Given records below:

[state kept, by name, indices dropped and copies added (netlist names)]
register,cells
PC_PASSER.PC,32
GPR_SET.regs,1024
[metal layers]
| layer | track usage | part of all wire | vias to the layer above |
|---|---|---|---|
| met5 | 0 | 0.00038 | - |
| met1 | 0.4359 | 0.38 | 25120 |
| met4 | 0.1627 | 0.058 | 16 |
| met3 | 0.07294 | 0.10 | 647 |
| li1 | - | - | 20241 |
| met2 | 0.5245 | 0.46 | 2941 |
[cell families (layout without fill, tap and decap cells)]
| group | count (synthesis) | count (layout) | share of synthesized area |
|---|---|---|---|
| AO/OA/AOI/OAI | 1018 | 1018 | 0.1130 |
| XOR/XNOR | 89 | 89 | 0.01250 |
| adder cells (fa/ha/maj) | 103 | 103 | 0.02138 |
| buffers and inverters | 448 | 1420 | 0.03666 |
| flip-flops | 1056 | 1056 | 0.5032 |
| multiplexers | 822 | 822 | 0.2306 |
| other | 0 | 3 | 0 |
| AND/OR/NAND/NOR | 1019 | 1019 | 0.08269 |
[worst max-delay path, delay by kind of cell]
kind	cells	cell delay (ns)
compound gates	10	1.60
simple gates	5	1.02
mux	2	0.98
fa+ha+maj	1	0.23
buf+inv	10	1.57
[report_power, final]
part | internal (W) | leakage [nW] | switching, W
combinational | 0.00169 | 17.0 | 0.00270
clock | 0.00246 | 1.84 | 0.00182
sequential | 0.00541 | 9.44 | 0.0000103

End of Given records.

If a line in the data above contains "cells", return that line.

register,cells
[cell families (layout without fill, tap and decap cells)]
| adder cells (fa/ha/maj) | 103 | 103 | 0.02138 |
kind	cells	cell delay (ns)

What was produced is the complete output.